O panorama parece sombrio e a paisagem que se avizinha é nebulosa, mesmo para os mais otimistas e privilegiados observadores e analistas da conjuntura político-econômica nacional. O Brasil rompe um novo ano sob o signo de muitas desconfianças e poucas certezas.
Por exemplo: como se processará a política de redução gradual dos juros anunciada por Fernando Henrique e sua equipe econômica durante reunião do Mercosul no Uruguai? Esta pode ser a boa notícia: afinal, a elevação dos juros foi o remédio mais amargo imposto pelo pacote de novembro.

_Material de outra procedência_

`config.mk`:
```
export PLATFORM = sky130hd
export DESIGN_NAME = ccastles_vram_arbiter
export DESIGN_NICKNAME = d
export VERILOG_FILES = /design/src/rtl/ccastles_pkg.sv /design/src/rtl/ccastles_vram_starve_guard.sv /design/src/rtl/ccastles_vram_arbiter.sv
export SDC_FILE = /design/constraint.sdc
export NUM_CORES = 1
export LEC_CHECK = 0
export BUFFER_PORTS_ARGS = -buffer_cell sky130_fd_sc_hd__buf_4
export CAP_MARGIN = 5
export CORE_AREA = 2 2 80 51
export DETAILED_ROUTE_END_ITERATION = 10
export DIE_AREA = 0 0 82 53
export PLACE_DENSITY = 0.92
export SLEW_MARGIN = 10
export SYNTH_ARGS = -nofsm -noshare
export SYNTH_HDL_FRONTEND = slang
export SYNTH_SLANG_ARGS = --single-unit
```
`constraint.sdc`:
```
create_clock -name clk -period 3.9 [get_ports clk]
set_clock_uncertainty 0.1 [all_clocks]
set_input_delay 0 -clock clk [delete_from_list [all_inputs] [get_ports clk]]
set_output_delay 0 -clock clk [all_outputs]
set_load 0.03 [all_outputs]
```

Juros, reformas, Custo Brasil, crescimento econômico, desemprego - sem dúvida essas continuarão sendo as questões que estarão nas cabeças de governantes, políticos, empresários e trabalhadores.
Pode não ser solução, muito menos uma rima. Mas, o Governo tem pelo menos uma poderosa carta-resposta na manga para tanta indagação. Ou melhor, duas. A primeira, na forma de um cheque em branco cujo valor pode chegar a 25 bilhões de reais, estimativa da arrecadação recorde com o programa dos leilões da privatização em 98. Seria quase 50% a mais do que o apurado em 97. A segunda carta foi jogada na mesa de FHC pelo Congresso, que aprovou o maior orçamento da década, 438 bilhões de reais à disposição do presidente para investimentos em programas governamentais em pleno ano eleitoral. ‘‘O presidente pediu e recebeu o orçamento que queria e no prazo certo, o que não acontecia há oito anos’’, comemorou o presidente do Senado, Antônio Carlos Magalhães, uma das bases do tripé de sustentação do governo federal.
Boa parte dos recursos do orçamento deverá ser destinada para o programa que é o carro-chefe do governo tucano, o ‘‘Plano Brasil em Ação’’, conjunto de obras de infra-estrutura previstas para serem concluídas nos últimos três meses de 98, período que marcará a disputa decisiva das eleições presidenciais.